[[ PROVIDED DATA open ]]

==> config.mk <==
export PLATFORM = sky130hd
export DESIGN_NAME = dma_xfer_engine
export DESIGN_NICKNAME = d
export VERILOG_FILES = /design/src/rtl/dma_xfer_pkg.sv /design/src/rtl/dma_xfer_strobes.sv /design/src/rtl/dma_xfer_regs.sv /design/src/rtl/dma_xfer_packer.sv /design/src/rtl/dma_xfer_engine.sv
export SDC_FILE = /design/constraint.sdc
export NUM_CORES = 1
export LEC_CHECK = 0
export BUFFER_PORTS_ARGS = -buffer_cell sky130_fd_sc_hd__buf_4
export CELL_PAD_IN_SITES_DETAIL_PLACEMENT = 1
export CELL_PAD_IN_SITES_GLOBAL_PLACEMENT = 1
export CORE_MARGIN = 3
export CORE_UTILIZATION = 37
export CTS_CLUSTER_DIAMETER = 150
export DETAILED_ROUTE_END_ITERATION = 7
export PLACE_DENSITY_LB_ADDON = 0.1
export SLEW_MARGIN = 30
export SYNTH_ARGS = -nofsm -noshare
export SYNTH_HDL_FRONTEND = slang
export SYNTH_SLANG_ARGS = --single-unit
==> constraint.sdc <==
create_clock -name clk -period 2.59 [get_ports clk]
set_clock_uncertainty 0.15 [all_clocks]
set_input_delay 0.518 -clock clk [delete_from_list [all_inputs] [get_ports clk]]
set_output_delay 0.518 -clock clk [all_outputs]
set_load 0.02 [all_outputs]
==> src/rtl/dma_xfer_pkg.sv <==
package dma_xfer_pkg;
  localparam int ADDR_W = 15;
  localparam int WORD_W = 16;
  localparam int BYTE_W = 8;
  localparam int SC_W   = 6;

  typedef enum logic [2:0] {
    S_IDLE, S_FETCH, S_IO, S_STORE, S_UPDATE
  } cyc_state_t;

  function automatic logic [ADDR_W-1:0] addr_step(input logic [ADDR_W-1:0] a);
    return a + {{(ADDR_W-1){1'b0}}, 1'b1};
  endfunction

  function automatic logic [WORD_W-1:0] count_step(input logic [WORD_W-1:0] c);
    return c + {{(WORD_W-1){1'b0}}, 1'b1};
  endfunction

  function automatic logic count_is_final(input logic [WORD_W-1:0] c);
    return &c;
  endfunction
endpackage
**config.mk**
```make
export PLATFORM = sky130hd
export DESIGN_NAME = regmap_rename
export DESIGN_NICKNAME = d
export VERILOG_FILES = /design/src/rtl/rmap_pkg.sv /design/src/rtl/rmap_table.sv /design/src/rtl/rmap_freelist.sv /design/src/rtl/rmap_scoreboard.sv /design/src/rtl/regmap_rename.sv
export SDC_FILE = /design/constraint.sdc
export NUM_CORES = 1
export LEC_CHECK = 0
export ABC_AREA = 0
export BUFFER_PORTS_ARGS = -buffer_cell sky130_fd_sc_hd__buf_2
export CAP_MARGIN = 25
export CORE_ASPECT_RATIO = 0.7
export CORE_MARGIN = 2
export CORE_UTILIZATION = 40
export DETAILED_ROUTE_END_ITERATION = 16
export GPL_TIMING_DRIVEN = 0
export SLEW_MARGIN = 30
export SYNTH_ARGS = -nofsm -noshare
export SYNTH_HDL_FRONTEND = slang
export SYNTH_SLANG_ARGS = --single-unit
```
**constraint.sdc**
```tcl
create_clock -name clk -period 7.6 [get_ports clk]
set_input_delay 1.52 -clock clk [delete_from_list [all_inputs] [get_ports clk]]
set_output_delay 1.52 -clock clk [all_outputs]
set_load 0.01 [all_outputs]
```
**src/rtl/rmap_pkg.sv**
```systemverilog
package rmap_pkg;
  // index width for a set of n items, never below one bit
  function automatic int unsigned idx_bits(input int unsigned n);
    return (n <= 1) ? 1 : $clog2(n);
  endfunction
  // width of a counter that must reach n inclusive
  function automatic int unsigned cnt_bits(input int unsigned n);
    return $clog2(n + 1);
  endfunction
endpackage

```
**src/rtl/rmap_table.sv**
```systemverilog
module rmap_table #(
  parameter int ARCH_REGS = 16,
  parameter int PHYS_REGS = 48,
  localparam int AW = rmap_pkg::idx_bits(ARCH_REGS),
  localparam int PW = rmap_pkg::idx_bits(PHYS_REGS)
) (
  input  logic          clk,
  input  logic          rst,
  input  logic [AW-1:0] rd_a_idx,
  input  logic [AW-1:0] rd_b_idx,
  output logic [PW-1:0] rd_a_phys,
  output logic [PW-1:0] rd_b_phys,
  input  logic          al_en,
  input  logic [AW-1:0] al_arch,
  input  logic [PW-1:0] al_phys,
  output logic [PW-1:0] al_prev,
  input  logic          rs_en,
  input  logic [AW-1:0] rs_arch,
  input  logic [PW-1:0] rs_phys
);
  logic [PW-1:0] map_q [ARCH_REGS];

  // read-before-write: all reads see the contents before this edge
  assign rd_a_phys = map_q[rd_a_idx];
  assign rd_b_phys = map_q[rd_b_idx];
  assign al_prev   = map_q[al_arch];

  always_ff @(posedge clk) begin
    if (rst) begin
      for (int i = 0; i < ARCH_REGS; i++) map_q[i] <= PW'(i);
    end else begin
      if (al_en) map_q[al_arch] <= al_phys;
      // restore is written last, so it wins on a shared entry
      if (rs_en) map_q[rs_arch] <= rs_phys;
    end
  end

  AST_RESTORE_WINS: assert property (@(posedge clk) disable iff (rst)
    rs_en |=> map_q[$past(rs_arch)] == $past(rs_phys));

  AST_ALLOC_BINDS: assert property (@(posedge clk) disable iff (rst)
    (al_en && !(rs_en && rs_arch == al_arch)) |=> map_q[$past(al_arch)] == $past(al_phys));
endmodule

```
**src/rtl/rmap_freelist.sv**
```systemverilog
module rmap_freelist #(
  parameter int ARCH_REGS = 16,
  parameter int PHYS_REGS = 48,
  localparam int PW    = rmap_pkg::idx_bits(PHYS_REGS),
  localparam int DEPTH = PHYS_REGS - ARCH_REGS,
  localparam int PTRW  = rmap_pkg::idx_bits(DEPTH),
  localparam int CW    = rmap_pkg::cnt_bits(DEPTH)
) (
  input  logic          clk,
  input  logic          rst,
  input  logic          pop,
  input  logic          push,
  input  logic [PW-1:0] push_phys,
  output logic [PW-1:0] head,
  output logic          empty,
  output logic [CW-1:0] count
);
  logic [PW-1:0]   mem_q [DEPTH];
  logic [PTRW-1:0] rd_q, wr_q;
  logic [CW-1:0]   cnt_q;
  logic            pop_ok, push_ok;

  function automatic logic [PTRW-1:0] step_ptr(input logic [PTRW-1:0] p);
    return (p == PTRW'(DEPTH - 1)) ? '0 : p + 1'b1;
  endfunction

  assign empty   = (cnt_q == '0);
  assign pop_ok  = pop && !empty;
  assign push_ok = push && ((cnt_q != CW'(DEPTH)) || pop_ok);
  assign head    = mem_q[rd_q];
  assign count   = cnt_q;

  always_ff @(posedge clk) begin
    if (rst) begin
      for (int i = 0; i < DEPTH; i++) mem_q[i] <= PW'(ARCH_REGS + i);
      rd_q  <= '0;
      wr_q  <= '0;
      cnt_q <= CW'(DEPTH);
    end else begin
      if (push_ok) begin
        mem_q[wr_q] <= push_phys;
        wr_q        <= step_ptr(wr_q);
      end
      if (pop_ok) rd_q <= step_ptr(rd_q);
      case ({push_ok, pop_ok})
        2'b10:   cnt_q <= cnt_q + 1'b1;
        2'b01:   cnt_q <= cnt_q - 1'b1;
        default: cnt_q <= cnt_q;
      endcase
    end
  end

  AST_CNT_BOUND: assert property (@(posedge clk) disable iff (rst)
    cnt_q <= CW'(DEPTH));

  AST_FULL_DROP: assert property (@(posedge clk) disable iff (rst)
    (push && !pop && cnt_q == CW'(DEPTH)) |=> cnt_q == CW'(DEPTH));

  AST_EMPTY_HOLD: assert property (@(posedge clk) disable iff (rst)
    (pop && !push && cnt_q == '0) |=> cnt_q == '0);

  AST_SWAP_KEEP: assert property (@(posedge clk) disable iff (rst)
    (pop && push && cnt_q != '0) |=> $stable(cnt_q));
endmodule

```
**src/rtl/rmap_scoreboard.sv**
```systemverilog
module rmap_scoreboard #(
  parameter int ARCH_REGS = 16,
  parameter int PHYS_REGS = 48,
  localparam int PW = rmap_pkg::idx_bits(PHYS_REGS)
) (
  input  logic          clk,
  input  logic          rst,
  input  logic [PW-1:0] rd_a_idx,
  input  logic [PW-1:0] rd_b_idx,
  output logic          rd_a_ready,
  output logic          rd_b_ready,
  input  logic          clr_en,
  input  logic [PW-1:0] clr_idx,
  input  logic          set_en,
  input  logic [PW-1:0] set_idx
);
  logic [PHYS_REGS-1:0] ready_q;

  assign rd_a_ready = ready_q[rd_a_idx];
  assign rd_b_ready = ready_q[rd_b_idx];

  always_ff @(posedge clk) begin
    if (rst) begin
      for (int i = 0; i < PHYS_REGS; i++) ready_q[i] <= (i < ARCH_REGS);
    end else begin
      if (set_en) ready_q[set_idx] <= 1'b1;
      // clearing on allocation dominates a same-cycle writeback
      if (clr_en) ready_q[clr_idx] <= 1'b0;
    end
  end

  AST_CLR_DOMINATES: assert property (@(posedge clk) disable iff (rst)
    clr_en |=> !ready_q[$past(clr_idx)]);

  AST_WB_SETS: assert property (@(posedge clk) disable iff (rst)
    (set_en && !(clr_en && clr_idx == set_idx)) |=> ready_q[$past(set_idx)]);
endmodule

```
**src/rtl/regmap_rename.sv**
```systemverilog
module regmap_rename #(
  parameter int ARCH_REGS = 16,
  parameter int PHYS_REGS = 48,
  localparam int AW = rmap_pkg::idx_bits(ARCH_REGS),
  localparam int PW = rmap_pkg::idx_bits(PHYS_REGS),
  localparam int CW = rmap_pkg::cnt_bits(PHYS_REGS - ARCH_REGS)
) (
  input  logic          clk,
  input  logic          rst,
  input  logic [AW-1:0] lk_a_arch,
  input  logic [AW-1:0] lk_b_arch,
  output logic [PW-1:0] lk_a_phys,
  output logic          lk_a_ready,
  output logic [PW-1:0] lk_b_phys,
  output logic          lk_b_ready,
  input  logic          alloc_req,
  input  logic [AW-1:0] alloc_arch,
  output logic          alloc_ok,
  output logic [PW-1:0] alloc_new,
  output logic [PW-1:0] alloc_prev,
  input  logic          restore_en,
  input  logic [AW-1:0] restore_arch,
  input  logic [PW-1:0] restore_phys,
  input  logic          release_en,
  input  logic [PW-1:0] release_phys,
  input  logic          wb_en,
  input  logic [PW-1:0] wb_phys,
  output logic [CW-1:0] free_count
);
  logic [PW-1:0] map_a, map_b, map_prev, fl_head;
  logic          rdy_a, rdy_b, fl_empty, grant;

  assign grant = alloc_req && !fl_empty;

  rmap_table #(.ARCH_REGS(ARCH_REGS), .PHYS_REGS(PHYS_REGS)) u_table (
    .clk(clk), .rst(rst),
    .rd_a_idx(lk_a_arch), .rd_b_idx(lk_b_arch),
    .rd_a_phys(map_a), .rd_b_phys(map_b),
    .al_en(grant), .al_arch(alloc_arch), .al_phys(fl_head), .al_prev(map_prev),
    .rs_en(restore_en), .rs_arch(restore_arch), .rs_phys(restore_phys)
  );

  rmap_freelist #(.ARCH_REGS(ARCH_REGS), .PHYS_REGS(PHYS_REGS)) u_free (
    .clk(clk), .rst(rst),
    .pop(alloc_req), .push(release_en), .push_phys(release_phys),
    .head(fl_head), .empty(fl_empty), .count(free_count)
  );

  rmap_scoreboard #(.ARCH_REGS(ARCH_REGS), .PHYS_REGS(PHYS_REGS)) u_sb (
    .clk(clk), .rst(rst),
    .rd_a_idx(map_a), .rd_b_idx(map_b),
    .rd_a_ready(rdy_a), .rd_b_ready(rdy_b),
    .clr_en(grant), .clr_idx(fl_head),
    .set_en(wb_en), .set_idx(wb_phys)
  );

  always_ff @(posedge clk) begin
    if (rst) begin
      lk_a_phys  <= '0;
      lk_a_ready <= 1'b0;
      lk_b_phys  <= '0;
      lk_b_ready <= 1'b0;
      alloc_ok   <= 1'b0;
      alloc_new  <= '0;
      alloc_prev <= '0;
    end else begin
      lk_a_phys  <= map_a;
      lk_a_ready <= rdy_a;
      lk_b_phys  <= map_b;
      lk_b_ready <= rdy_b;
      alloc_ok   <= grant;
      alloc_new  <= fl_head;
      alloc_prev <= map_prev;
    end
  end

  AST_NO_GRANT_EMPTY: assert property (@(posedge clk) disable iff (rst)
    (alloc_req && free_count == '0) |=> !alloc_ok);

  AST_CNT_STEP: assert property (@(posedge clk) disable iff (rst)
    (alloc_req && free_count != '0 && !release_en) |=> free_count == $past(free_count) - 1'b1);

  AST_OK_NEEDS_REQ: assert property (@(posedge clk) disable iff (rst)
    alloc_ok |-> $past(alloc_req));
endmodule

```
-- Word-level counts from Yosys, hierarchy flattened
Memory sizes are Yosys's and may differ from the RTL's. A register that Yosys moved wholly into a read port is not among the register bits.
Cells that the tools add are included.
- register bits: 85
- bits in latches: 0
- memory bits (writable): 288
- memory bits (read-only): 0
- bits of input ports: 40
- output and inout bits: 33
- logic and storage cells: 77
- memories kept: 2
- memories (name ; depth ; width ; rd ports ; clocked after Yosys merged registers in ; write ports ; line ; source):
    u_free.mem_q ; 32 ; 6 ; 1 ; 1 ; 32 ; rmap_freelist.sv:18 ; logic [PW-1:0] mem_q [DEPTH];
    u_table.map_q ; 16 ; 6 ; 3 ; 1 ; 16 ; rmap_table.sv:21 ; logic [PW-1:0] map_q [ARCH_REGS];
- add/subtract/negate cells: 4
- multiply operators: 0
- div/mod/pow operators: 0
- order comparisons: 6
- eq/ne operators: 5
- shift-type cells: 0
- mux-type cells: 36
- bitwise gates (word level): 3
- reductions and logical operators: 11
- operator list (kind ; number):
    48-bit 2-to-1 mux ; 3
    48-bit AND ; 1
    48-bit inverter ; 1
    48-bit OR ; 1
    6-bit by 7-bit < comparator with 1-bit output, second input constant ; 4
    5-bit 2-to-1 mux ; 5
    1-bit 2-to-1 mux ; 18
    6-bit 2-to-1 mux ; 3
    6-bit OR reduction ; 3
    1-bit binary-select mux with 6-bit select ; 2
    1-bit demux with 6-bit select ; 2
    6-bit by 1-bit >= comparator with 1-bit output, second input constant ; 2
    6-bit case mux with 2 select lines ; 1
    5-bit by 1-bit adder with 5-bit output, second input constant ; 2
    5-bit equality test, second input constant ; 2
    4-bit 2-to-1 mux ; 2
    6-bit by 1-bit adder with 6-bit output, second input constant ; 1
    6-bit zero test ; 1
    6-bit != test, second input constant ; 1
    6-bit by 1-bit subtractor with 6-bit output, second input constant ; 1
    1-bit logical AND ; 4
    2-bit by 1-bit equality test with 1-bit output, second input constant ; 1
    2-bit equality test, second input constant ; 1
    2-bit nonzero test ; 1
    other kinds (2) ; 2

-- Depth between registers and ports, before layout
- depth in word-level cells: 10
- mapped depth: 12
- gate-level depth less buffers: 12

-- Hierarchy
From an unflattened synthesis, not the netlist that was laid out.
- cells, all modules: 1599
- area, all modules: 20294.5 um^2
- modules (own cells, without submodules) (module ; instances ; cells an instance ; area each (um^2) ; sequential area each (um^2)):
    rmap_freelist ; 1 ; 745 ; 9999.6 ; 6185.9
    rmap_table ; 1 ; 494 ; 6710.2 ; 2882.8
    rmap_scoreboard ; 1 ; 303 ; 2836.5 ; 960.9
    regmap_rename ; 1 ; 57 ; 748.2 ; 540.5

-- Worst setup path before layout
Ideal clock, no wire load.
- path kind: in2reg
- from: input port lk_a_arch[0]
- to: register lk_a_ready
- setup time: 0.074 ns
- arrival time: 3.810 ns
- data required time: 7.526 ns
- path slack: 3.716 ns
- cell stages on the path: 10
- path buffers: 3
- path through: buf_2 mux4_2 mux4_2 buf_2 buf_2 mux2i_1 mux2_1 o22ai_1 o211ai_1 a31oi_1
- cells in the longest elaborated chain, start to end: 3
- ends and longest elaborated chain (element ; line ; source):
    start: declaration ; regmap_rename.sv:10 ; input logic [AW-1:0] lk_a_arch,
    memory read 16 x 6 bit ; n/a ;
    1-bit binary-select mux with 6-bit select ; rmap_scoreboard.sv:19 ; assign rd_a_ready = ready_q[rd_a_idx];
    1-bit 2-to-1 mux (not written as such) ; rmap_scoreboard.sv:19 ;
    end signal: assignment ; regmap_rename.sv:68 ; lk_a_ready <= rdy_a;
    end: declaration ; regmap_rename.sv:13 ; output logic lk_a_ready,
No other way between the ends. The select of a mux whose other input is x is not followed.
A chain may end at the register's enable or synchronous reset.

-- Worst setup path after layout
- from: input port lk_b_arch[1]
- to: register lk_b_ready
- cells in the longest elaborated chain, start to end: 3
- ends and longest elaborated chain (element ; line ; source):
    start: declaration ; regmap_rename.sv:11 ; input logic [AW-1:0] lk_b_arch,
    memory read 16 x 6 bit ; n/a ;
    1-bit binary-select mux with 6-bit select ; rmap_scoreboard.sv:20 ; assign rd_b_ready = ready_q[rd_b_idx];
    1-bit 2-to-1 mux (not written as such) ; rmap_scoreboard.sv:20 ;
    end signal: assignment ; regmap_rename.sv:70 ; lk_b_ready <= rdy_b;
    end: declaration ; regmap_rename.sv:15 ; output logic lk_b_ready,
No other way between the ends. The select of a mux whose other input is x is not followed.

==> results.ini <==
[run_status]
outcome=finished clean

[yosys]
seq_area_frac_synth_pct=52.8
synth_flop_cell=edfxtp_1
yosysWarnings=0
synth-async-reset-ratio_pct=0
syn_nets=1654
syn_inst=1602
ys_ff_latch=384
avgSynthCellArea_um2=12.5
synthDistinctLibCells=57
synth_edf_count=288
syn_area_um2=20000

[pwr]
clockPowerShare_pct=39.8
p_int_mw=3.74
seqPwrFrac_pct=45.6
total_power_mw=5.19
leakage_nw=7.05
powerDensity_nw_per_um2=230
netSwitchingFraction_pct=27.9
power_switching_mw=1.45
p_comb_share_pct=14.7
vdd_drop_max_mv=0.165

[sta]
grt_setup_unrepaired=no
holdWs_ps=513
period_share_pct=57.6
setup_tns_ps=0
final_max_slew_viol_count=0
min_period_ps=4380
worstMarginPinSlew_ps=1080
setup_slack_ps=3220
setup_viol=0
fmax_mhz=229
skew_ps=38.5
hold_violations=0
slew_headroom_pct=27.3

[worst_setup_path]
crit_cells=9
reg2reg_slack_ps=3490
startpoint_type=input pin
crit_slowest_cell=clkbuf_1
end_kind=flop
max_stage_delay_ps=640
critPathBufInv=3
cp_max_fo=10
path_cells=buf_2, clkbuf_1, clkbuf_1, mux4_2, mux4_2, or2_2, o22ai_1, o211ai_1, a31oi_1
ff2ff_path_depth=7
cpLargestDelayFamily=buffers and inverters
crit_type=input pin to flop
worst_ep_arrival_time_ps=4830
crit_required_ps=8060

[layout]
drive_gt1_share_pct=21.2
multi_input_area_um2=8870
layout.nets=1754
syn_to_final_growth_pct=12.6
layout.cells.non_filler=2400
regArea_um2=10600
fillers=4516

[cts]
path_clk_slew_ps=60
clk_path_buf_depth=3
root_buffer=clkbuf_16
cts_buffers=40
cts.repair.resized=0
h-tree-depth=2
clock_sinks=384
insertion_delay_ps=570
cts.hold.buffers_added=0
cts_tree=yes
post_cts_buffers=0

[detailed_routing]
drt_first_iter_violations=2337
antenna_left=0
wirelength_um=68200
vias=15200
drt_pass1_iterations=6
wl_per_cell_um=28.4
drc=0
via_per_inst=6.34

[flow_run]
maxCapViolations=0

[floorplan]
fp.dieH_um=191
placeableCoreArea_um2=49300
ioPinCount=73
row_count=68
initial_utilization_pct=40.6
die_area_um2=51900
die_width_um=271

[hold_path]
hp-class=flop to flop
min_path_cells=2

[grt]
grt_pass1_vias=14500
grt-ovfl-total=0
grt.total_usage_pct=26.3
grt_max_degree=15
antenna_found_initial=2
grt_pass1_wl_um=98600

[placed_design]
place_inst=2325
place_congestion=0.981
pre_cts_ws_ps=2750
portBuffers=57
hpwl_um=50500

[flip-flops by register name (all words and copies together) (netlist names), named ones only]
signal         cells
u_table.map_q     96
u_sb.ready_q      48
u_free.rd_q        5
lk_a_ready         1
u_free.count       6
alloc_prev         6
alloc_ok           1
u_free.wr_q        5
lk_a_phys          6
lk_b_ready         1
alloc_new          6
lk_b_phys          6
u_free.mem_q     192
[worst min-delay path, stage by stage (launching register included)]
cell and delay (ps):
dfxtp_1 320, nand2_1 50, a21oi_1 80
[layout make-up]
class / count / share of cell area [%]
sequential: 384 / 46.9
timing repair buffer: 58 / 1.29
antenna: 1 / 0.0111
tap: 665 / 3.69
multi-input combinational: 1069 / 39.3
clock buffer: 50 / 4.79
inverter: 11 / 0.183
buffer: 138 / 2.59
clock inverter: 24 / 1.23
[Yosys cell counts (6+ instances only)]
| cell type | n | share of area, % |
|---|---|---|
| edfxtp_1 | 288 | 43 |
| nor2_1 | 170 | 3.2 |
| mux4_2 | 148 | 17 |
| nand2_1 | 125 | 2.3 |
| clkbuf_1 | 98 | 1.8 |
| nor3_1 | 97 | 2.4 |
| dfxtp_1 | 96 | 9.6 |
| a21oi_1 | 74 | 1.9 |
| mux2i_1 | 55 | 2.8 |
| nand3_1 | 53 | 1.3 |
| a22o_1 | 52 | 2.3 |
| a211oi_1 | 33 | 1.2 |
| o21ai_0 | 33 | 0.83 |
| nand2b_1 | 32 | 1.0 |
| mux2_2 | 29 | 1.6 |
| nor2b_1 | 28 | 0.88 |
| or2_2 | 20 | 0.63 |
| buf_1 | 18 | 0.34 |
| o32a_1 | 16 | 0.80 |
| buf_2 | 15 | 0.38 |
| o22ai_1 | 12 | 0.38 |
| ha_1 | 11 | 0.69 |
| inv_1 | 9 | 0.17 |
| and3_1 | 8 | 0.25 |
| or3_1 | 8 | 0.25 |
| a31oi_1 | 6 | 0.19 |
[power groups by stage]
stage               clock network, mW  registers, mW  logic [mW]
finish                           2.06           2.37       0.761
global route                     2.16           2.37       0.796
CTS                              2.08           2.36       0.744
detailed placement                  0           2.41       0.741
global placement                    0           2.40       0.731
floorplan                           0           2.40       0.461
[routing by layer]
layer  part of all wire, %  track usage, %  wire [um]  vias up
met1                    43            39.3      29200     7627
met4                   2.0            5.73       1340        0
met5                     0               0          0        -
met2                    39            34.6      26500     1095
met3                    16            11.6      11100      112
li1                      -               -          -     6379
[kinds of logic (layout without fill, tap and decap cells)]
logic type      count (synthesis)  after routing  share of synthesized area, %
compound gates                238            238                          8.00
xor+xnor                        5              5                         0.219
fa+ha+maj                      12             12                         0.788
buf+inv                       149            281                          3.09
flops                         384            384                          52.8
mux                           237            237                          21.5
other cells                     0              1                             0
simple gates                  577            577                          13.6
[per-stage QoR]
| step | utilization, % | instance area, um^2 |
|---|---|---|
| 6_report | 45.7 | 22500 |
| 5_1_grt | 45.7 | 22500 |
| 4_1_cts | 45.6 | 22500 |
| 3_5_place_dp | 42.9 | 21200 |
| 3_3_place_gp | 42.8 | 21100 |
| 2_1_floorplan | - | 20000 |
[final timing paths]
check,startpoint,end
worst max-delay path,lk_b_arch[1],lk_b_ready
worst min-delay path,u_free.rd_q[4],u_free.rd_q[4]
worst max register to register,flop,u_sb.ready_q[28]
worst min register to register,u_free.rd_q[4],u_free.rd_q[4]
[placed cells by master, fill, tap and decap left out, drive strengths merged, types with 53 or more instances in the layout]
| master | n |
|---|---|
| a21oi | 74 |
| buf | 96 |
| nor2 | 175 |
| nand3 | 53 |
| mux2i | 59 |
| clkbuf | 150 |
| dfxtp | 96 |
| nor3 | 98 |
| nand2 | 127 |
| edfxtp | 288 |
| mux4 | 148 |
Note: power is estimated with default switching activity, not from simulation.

[[ PROVIDED DATA closed ]]

The answer is the run of lines above from the line containing "setup_tns_ps=0" through the line containing "portBuffers=57", copied exactly and alone.

setup_tns_ps=0
final_max_slew_viol_count=0
min_period_ps=4380
worstMarginPinSlew_ps=1080
setup_slack_ps=3220
setup_viol=0
fmax_mhz=229
skew_ps=38.5
hold_violations=0
slew_headroom_pct=27.3

[worst_setup_path]
crit_cells=9
reg2reg_slack_ps=3490
startpoint_type=input pin
crit_slowest_cell=clkbuf_1
end_kind=flop
max_stage_delay_ps=640
critPathBufInv=3
cp_max_fo=10
path_cells=buf_2, clkbuf_1, clkbuf_1, mux4_2, mux4_2, or2_2, o22ai_1, o211ai_1, a31oi_1
ff2ff_path_depth=7
cpLargestDelayFamily=buffers and inverters
crit_type=input pin to flop
worst_ep_arrival_time_ps=4830
crit_required_ps=8060

[layout]
drive_gt1_share_pct=21.2
multi_input_area_um2=8870
layout.nets=1754
syn_to_final_growth_pct=12.6
layout.cells.non_filler=2400
regArea_um2=10600
fillers=4516

[cts]
path_clk_slew_ps=60
clk_path_buf_depth=3
root_buffer=clkbuf_16
cts_buffers=40
cts.repair.resized=0
h-tree-depth=2
clock_sinks=384
insertion_delay_ps=570
cts.hold.buffers_added=0
cts_tree=yes
post_cts_buffers=0

[detailed_routing]
drt_first_iter_violations=2337
antenna_left=0
wirelength_um=68200
vias=15200
drt_pass1_iterations=6
wl_per_cell_um=28.4
drc=0
via_per_inst=6.34

[flow_run]
maxCapViolations=0

[floorplan]
fp.dieH_um=191
placeableCoreArea_um2=49300
ioPinCount=73
row_count=68
initial_utilization_pct=40.6
die_area_um2=51900
die_width_um=271

[hold_path]
hp-class=flop to flop
min_path_cells=2

[grt]
grt_pass1_vias=14500
grt-ovfl-total=0
grt.total_usage_pct=26.3
grt_max_degree=15
antenna_found_initial=2
grt_pass1_wl_um=98600

[placed_design]
place_inst=2325
place_congestion=0.981
pre_cts_ws_ps=2750
portBuffers=57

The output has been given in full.